Always more to do, that’s for sure. One of the areas we are really interested in at the moment is the pairing of flavours and the temporal ordering of sensations. Why exactly is it that certain flavours go together, and why do we find different foods more or less appropriate at different times of the day, week or over the course of a lifetime? We are also having lots of fun working with chef Jozef Youssef of Kitchen Theory looking at making some edible illusions.

What is an average dinner like in your house? Do you often cook multisensory meals?

When I am cooking at home I am definitely heavy on the chilli. There is, though, a certain difference of opinion between Mrs. Spence and myself. I think there is a place for angular black plates, whereas she prefers something more floral. The real experimentation goes on at our periodic lab dinner parties. We tried out some of the early versions of the Kandinsky salad dish – art on a plate (or canvas) eaten with a paintbrush. Together with chef Charles Michel, the lab dinner party was also where we first experimented with furry cutlery, taking some of my wife’s Christofle silver service and wrapping the handles in hare pelts. Truly a most multisensory of experiences.

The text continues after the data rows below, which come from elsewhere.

==> flow/design.v (excerpt) <==
module booth_walloc# (parameter COMPUTER_WIDTH=32,parameter WIDTH =COMPUTER_WIDTH+2)
(
  input               clk           ,
  input               reset         ,
  input  [COMPUTER_WIDTH:0] src1,
  input  [COMPUTER_WIDTH:0] src2,
  input         in_valid,
  output reg    in_ready,
  output reg    out_valid,
  output [COMPUTER_WIDTH*2-1:0] result
);
reg [WIDTH-1:0] multiplier;
reg [WIDTH*2-1:0] multiplicand;
reg first_doing;
wire ready_to_doing;
assign ready_to_doing = in_ready && in_valid;
always@(posedge clk ) begin
      if (reset ) begin
        in_ready <=1'b0;
      end
      else begin
        in_ready<=1'b1;
      end
      if (ready_to_doing) begin
        first_doing<=1'b1;
      end
      else begin
        first_doing <= 1'b0;
      end
      out_valid <= first_doing;
end
always @(posedge clk ) begin
  if (ready_to_doing) begin
    multiplicand <= {{WIDTH{src1[COMPUTER_WIDTH]}},src1};
    multiplier <= {src2[COMPUTER_WIDTH],src2};
  end
end
wire [1155:0] part_group;
wire [16:0]   part_cout;
booth_partial part0 (.x_src (multiplicand), .y_src({multiplier[1:0],1'b0}), 
                        .p_result (part_group[67:0]), .cout(part_cout[0]));
genvar x;
generate for ( x =1;x<17;x=x+1) begin : gen_walloc_partial
booth_partial part (
                    .x_src ({multiplicand[2*WIDTH-1-2*x:0],
                    {2*x{1'b0}}}), 
  ...
make LEC_CHECK=0 ABC_AREA=1 CAP_MARGIN=20 CORE_ASPECT_RATIO=0.92 CORE_MARGIN=2 CORE_UTILIZATION=72 CTS_CLUSTER_DIAMETER=279 CTS_CLUSTER_SIZE=100 PLACE_DENSITY=0.37 SLEW_MARGIN=20 TNS_END_PERCENT=5 finish   # period 4.23 ns
run.sh (not shown) runs the stock make flow with config.mk's settings and CLKGATE_MAP_FILE=.
The starting point stopped in global routing, error GRT-0116.
Edit:
- ABC_AREA: 1 -> not set
- CORE_ASPECT_RATIO: 0.92 -> not set
- CORE_UTILIZATION: 72 -> 54
- CTS_CLUSTER_DIAMETER: 279 -> not set
- CTS_CLUSTER_SIZE: 100 -> not set
- PLACE_DENSITY: 0.37 -> not set
- TNS_END_PERCENT: 5 -> not set
- clock period: 4.23 -> 6.67 ns (I/O delays scaled with it)
Effect:
- Now the flow went through all stages and came out clean
- die area rises by a quarter to a third
- synthesized area climbs slightly
- synthesized cell count falls by roughly a tenth
Edit:
- CORE_UTILIZATION: 54 -> 56
- CTS_CLUSTER_DIAMETER: not set -> 378
- CTS_CLUSTER_SIZE: not set -> 62
- clock period: 6.67 -> 6.4 ns (I/O delays scaled with it)
What happened: Clock-buffer cell count stays the same. Hold slack is worse by 0.026 ns. Critical path depth is lower by 3. Sequential cell count is unchanged. Setup slack is worse by 0.047 ns. Cell area is higher by about 0.36%. Non-clock buffer count is higher by 7. First-iteration DRC count is higher by about 12%.
Edit:
- CORE_UTILIZATION: 56 -> 65
- CTS_CLUSTER_DIAMETER: 378 -> 228
- CTS_CLUSTER_SIZE: 62 -> 100
- clock period: 6.4 -> 7.5 ns (I/O delays scaled with it)
Result: The changed run completed without violations. Setup slack is better by 0.47 ns. First-iteration DRC count rises by 21%. Core utilization came out higher by 8.5 points. Flip-flop count does not change. Via count went up by 2.4%.
<file path="flow/config.mk">
export PLATFORM = sky130hd
export DESIGN_NAME = fp2_sub_add_correction
export DESIGN_NICKNAME = fp2_sub_add_correction
export VERILOG_FILES = /design/flow/design.v
export SDC_FILE = /design/flow/constraint.sdc
export NUM_CORES = 4
export LEC_CHECK = 0
export ABC_AREA = 0
export CAP_MARGIN = 30
export CORE_MARGIN = 2
export CORE_UTILIZATION = 72
export CTS_CLUSTER_SIZE = 25
export GPL_ROUTABILITY_DRIVEN = 1
export HOLD_SLACK_MARGIN = 0.15
export PLACE_DENSITY = 0.72
export SETUP_SLACK_MARGIN = 0.71
export SLEW_MARGIN = 20
export TNS_END_PERCENT = 5
</file>
<file path="flow/constraint.sdc">
create_clock -name core_clock -period 2.69 [get_ports {clk}]
set_input_delay 0.5380 -clock core_clock [delete_from_list [all_inputs] [get_ports {clk}]]
set_output_delay 0.5380 -clock core_clock [all_outputs]
set_load 0.01 [all_outputs]
</file>
==> run K <==
// array_mult_top
module array_mult_top (
    input             clk,
    input      [15:0] a,
    input      [15:0] b,
    output reg [31:0] p
);
export LEC_CHECK = 0
export ABC_AREA = 0
export CAP_MARGIN = 20
export CORE_MARGIN = 2
export CORE_UTILIZATION = 72
export CTS_CLUSTER_DIAMETER = 115
export CTS_CLUSTER_SIZE = 50
export PLACE_DENSITY_LB_ADDON = 0.07
export SLEW_MARGIN = 20
create_clock -name core_clock -period 16.8 [get_ports {clk}]
run.sh (not shown) runs the stock make flow with config.mk's settings and CLKGATE_MAP_FILE=.
==> inputs of run P, as changes to run K <==
--- a/flow/config.mk
+++ b/flow/config.mk
@@ -7,3 +7,3 @@
 export LEC_CHECK = 0
-export ABC_AREA = 0
+export ABC_AREA = 1
 export CAP_MARGIN = 20
@@ -11,5 +11,6 @@
 export CORE_UTILIZATION = 72
-export CTS_CLUSTER_DIAMETER = 115
-export CTS_CLUSTER_SIZE = 50
-export PLACE_DENSITY_LB_ADDON = 0.07
+export CTS_CLUSTER_SIZE = 73
+export PLACE_DENSITY = 0.38
+export SETUP_SLACK_MARGIN = 2.58
 export SLEW_MARGIN = 20
+export TNS_END_PERCENT = 20
==> flow/constraint.sdc (replaced) <==
create_clock -name core_clock -period 10.9 [get_ports {clk}]
set_input_delay 2.1800 -clock core_clock [delete_from_list [all_inputs] [get_ports {clk}]]
set_output_delay 2.1800 -clock core_clock [all_outputs]
set_load 0.01 [all_outputs]
==> inputs of run F, as changes to run K <==
==> flow/config.mk (replaced) <==
export PLATFORM = sky130hd
export DESIGN_NAME = array_mult_top
export DESIGN_NICKNAME = array_mult_top
export VERILOG_FILES = /design/flow/design.v
export SDC_FILE = /design/flow/constraint.sdc
export NUM_CORES = 4
export LEC_CHECK = 0
export CAP_MARGIN = 20
export CORE_MARGIN = 2
export CORE_UTILIZATION = 55
export PLACE_DENSITY = 0.6
export SLEW_MARGIN = 20
==> flow/constraint.sdc (replaced) <==
create_clock -name core_clock -period 19.6 [get_ports {clk}]
set_input_delay 3.9200 -clock core_clock [delete_from_list [all_inputs] [get_ports {clk}]]
set_output_delay 3.9200 -clock core_clock [all_outputs]
set_load 0.01 [all_outputs]
==> inputs of run Y, as changes to run K <==
==> flow/config.mk (replaced) <==
export PLATFORM = sky130hd
export DESIGN_NAME = array_mult_top
export DESIGN_NICKNAME = array_mult_top
export VERILOG_FILES = /design/flow/design.v
export SDC_FILE = /design/flow/constraint.sdc
export NUM_CORES = 4
export LEC_CHECK = 0
export CAP_MARGIN = 20
export CORE_MARGIN = 2
export CORE_UTILIZATION = 59
export SETUP_SLACK_MARGIN = 2.76
export SLEW_MARGIN = 20
==> flow/constraint.sdc (replaced) <==
create_clock -name core_clock -period 13.6 [get_ports {clk}]
set_input_delay 2.7200 -clock core_clock [delete_from_list [all_inputs] [get_ports {clk}]]
set_output_delay 2.7200 -clock core_clock [all_outputs]
set_load 0.01 [all_outputs]
==> notes <==
The lowest clock skew belongs to run F, the highest to run Y.
Run P finished but failed the layout checks on setup timing. Run K finished with setup timing left. Run Y completed, yet does not pass: setup timing. Run F completed without violations.
Via count: run F < run Y < run K < run P.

Tell me about your new book, Gastrophysics: The New Science of Eating.

There has been such an explosion of research interest in gastrophysics that I really wanted to bring all the latest findings together, making them easily accessible and relevant for foodservice professionals. While some of the findings in the book will likely build on the intuitions of the successful restaurateur, I think it is still good to know just how much plating, the weight of the cutlery, the colour and material properties of the plateware actually matter.

Thomas Lawrence

 

Gastrophysics: The New Science of Eating, by Charles Spence, is published by Viking

A condensed version of this interview was published in the Q3 2017 edition of Foodservice Consultant magazine.